We want to use this blog to document our progress with this tiny tech startup. We're bootstrapping the finances so far, so progress might be interrupted from time to time by the need to earn money doing other things.

Wednesday, 25 May 2011

Political fall-out

Crikey, a rather striking headline from today's Financial Times:

"Trident upgrade to be used against Tories"

I know there has been some disgruntlement with Coalition life on the government benches of late, but didn't realise the Lib Dems were contemplating the nuclear option...

Monday, 23 May 2011


Ryanair announced increased annual profits this morning in spite of higher oil prices and the recession (particularly in its native Ireland, of course).

Reading through the newly released annual report for a quick article on Closer Analysis, I came across this chilling but rather illuminating statement:

"Higher oil prices [in the] winter...makes it more profitable to tactically ground up to 80 aircraft (40 last winter) rather than suffer losses operating them."

So if, like me, you've ever been stranded at a far-flung airport after a cancellation blamed on bad weather — in spite of the weather being pretty ordinary at both ends of the flight — there's a good chance this is the reason.
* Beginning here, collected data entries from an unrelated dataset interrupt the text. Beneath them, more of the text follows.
### src/rtl/sertx_pkg.sv
package sertx_pkg;

  // Line format register, laid out so that a write of bits [5:0] casts directly.
  typedef struct packed {
    logic       parStick;  // bit 5
    logic       parEven;   // bit 4
    logic       parEn;     // bit 3
    logic       longStop;  // bit 2
    logic [1:0] lenSel;    // bits 1:0, length = 5 + lenSel
  } lineCfg_t;

  typedef enum logic [2:0] {
    ST_IDLE,
    ST_START,
    ST_DATA,
    ST_PARITY,
    ST_STOP
  } txState_t;

  // One-cycle strobes from control to datapath
  typedef struct packed {
    logic loadShift;   // move holding register into the shifter
    logic lineStart;   // drive start bit
    logic lineData;    // drive next data bit and shift
    logic lineParity;  // drive parity bit
    logic lineStop;    // drive stop level
  } txStrobe_t;

  localparam int MIN_LEN = 5;

endpackage
<file path="src/rtl/fwft_chain_pkg.sv">
package fwft_chain_pkg;

  // Address width for a memory of d entries (at least one bit).
  function automatic int unsigned addr_w(input int unsigned d);
    return (d <= 1) ? 1 : $clog2(d);
  endfunction

  // Width needed to count from 0 up to d inclusive.
  function automatic int unsigned cnt_w(input int unsigned d);
    return $clog2(d + 1);
  endfunction

endpackage

</file>
<file path="src/rtl/fwft_sdp_ram.sv">
module fwft_sdp_ram #(
  parameter int unsigned WIDTH = 16,
  parameter int unsigned DEPTH = 3,
  parameter int unsigned AW    = 2
) (
  input  logic             clk,
  input  logic             we,
  input  logic [AW-1:0]    waddr,
  input  logic [WIDTH-1:0] wdata,
  input  logic             re,
  input  logic [AW-1:0]    raddr,
  output logic [WIDTH-1:0] rdata
);

  logic [WIDTH-1:0] mem [DEPTH];

  // Simple dual-port array with registered read: block RAM friendly.
  always_ff @(posedge clk) begin
    if (we) mem[waddr] <= wdata;
    if (re) rdata <= mem[raddr];
  end

endmodule

</file>
<file path="src/rtl/fwft_stage.sv">
module fwft_stage
  import fwft_chain_pkg::*;
#(
  parameter int unsigned WIDTH = 16,
  parameter int unsigned DEPTH = 4
) (
  input  logic             clk,
  input  logic             rst,
  input  logic             wen_n,
  input  logic [WIDTH-1:0] din,
  output logic             ir_n,
  input  logic             ren_n,
  output logic [WIDTH-1:0] dout,
  output logic             or_n
);

  // One word lives in the output register, the rest in the array.
  localparam int unsigned MEM = DEPTH - 1;
  localparam int unsigned AW  = addr_w(MEM);
  localparam int unsigned CW  = cnt_w(MEM);

  logic [CW-1:0] count;
  logic [AW-1:0] wptr, rptr;
  logic          valid;
  logic          full, do_wr, do_rd, load;

  assign full  = (count == CW'(MEM));
  assign do_wr = !wen_n && !full;
  assign do_rd = !ren_n && valid;
  assign load  = (!valid || do_rd) && (count != '0);

  fwft_sdp_ram #(.WIDTH(WIDTH), .DEPTH(MEM), .AW(AW)) u_ram (
    .clk   (clk),
    .we    (do_wr),
    .waddr (wptr),
    .wdata (din),
    .re    (load),
    .raddr (rptr),
    .rdata (dout)
  );

  always_ff @(posedge clk) begin
    if (rst) begin
      count <= '0;
      wptr  <= '0;
      rptr  <= '0;
      valid <= 1'b0;
    end else begin
      if (do_wr) wptr <= (wptr == AW'(MEM - 1)) ? '0 : wptr + AW'(1);
      if (load)  rptr <= (rptr == AW'(MEM - 1)) ? '0 : rptr + AW'(1);
      if (do_wr && !load)      count <= count + CW'(1);
      else if (!do_wr && load) count <= count - CW'(1);
      if (load)       valid <= 1'b1;
      else if (do_rd) valid <= 1'b0;
    end
  end

  assign ir_n = full;
  assign or_n = !valid;

endmodule

</file>
<file path="src/rtl/fwft_chain.sv">
module fwft_chain #(
  parameter int unsigned WIDTH       = 16,
  parameter int unsigned STAGES      = 3,
  parameter int unsigned STAGE_DEPTH = 4
) (
  input  logic             clk,
  input  logic             rst,
  input  logic             wr_en_n,
  input  logic [WIDTH-1:0] wr_data,
  output logic             in_ready_n,
  input  logic             rd_en_n,
  output logic [WIDTH-1:0] rd_data,
  output logic             out_ready_n
);

  logic [WIDTH-1:0] dat [STAGES+1];
  logic             orn [STAGES];
  logic             irn [STAGES];

  assign dat[0] = wr_data;

  for (genvar k = 0; k < STAGES; k++) begin : g_stage
    logic wen_k, ren_k;
    if (k == 0) begin : g_head
      assign wen_k = wr_en_n;
    end else begin : g_link_in
      assign wen_k = orn[k-1];
    end
    if (k == STAGES - 1) begin : g_tail
      assign ren_k = rd_en_n;
    end else begin : g_link_out
      assign ren_k = irn[k+1];
    end

    fwft_stage #(.WIDTH(WIDTH), .DEPTH(STAGE_DEPTH)) u_stage (
      .clk   (clk),
      .rst   (rst),
      .wen_n (wen_k),
      .din   (dat[k]),
      .ir_n  (irn[k]),
      .ren_n (ren_k),
      .dout  (dat[k+1]),
      .or_n  (orn[k])
    );
  end

  assign in_ready_n  = irn[0];
  assign out_ready_n = orn[STAGES-1];
  assign rd_data     = dat[STAGES];

endmodule

</file>
<file path="config.mk">
export PLATFORM = sky130hd
export DESIGN_NAME = fwft_chain
export DESIGN_NICKNAME = d
export VERILOG_FILES = /design/src/rtl/fwft_chain_pkg.sv /design/src/rtl/fwft_sdp_ram.sv /design/src/rtl/fwft_stage.sv /design/src/rtl/fwft_chain.sv
export SDC_FILE = /design/constraint.sdc
export NUM_CORES = 1
export LEC_CHECK = 0
export BUFFER_PORTS_ARGS = -buffer_cell sky130_fd_sc_hd__buf_2
export CORE_MARGIN = 8
export CORE_UTILIZATION = 40
export DETAILED_ROUTE_END_ITERATION = 16
export PLACE_DENSITY_LB_ADDON = 0.05
export SETUP_SLACK_MARGIN = 0.15
export SLEW_MARGIN = 30
export SYNTH_ARGS = -nofsm -noshare
export SYNTH_HDL_FRONTEND = slang
export SYNTH_HIERARCHICAL = 1
export SYNTH_SLANG_ARGS = --single-unit
</file>
<file path="constraint.sdc">
create_clock -name clk -period 6.6 [get_ports clk]
set_input_delay 0.99 -clock clk [delete_from_list [all_inputs] [get_ports clk]]
set_output_delay 0.99 -clock clk [all_outputs]
set_load 0.01 [all_outputs]
</file>
File: src/rtl/rxr_pkg.sv
package rxr_pkg;
  typedef enum logic [0:0] {ST_IDLE, ST_FETCH} ctl_state_t;
  localparam int unsigned HDR_BYTES = 4;
  localparam int unsigned LEN_W = 16;
endpackage

File: src/rtl/rxr_ptr_regs.sv
module rxr_ptr_regs #(
  parameter int unsigned PAGE_W   = 8,
  parameter int unsigned START_PG = 'h46,
  parameter int unsigned STOP_PG  = 'h60
) (
  input  logic              clk,
  input  logic              rst,
  input  logic              host_bnry_we,
  input  logic [PAGE_W-1:0] host_bnry,
  input  logic              host_curr_we,
  input  logic [PAGE_W-1:0] host_curr,
  input  logic              rel_we,
  input  logic [PAGE_W-1:0] rel_bnry,
  input  logic              init_we,
  output logic [PAGE_W-1:0] bnry,
  output logic [PAGE_W-1:0] curr,
  output logic [PAGE_W-1:0] rd_page,
  output logic              bnry_ok,
  output logic              rd_eq_curr,
  output logic              empty
);
  localparam logic [PAGE_W-1:0] START_P  = START_PG[PAGE_W-1:0];
  localparam logic [PAGE_W-1:0] STOP_P   = STOP_PG[PAGE_W-1:0];
  localparam logic [PAGE_W:0]   STOP_X   = STOP_PG[PAGE_W:0];
  localparam logic [PAGE_W-1:0] START_P1 = START_P + 1'b1;

  logic [PAGE_W:0] bnry_inc;

  always_comb begin
    bnry_inc = {1'b0, bnry} + 1'b1;
    if (bnry_inc >= STOP_X) rd_page = START_P;
    else                    rd_page = bnry_inc[PAGE_W-1:0];
    bnry_ok    = (bnry >= START_P) && (bnry < STOP_P);
    rd_eq_curr = (rd_page == curr);
  end

  always_ff @(posedge clk) begin
    if (rst) begin
      bnry  <= START_P;
      curr  <= START_P1;
      empty <= 1'b1;
    end else begin
      if (init_we) begin
        bnry <= START_P;
        curr <= START_P1;
      end else begin
        if (rel_we)            bnry <= rel_bnry;
        else if (host_bnry_we) bnry <= host_bnry;
        if (host_curr_we)      curr <= host_curr;
      end
      empty <= rd_eq_curr;
    end
  end
endmodule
We've long suspected it, but it's, er, refreshingly honest of Ryanair to put it in writing for us.

Monday, 16 August 2010

Solvency II: An iron fist in a verbose glove

I've been meaning to have a look at the original content of the EU's Solvency II directive, and today I finally got around to downloading it from here. This is an important document: on it apparently rests our best hope of avoiding financial institutions overstretching themselves in ways we don't understand and bringing the rest of the economy down with them. We should all have a grasp of what's in it, certainly those of us in or around the financial sector.

It's going to be a real page-turner, as they say: in fact I'd turned 69 such pages until I finished the table of contents. Good to know the financial crisis is generating employment somewhere.

Friday, 30 July 2010


So let me get this straight: New high street bank Metrobank is targeting people who find it difficult to open bank accounts, have a hungry dog, need access to an indoor loo and have regular requirement to consolidate big volumes of small coins. So they’ve opened their first branch round the corner from the YMCA at Centrepoint.

Well, it’s a segment...

Seriously, it's such a shame that their proposition differentiates itself only on pointless trivia when there are real opportunities here. Hopes now rest on Walton & Co.

Monday, 14 June 2010

A frenzy of DIY investment

There was an interesting piece in the Financial Times on Friday entitled Investors opt for DIY over advisers, citing various recent surveys showing a significant rise in execution-only investing. Given many people's poor experience of IFAs - dating back well before the market crash - this is not particularly surprising and hearteningly rational.

The worrying bit is the observation that online investors are ‘making 3x as many share trades as 18 months ago’: maybe the FT’s headline should say “Now retail investors churn their own portfolios so IFAs don’t have to.” Let's hope we've all learned to buy at the bottom and sell at the top.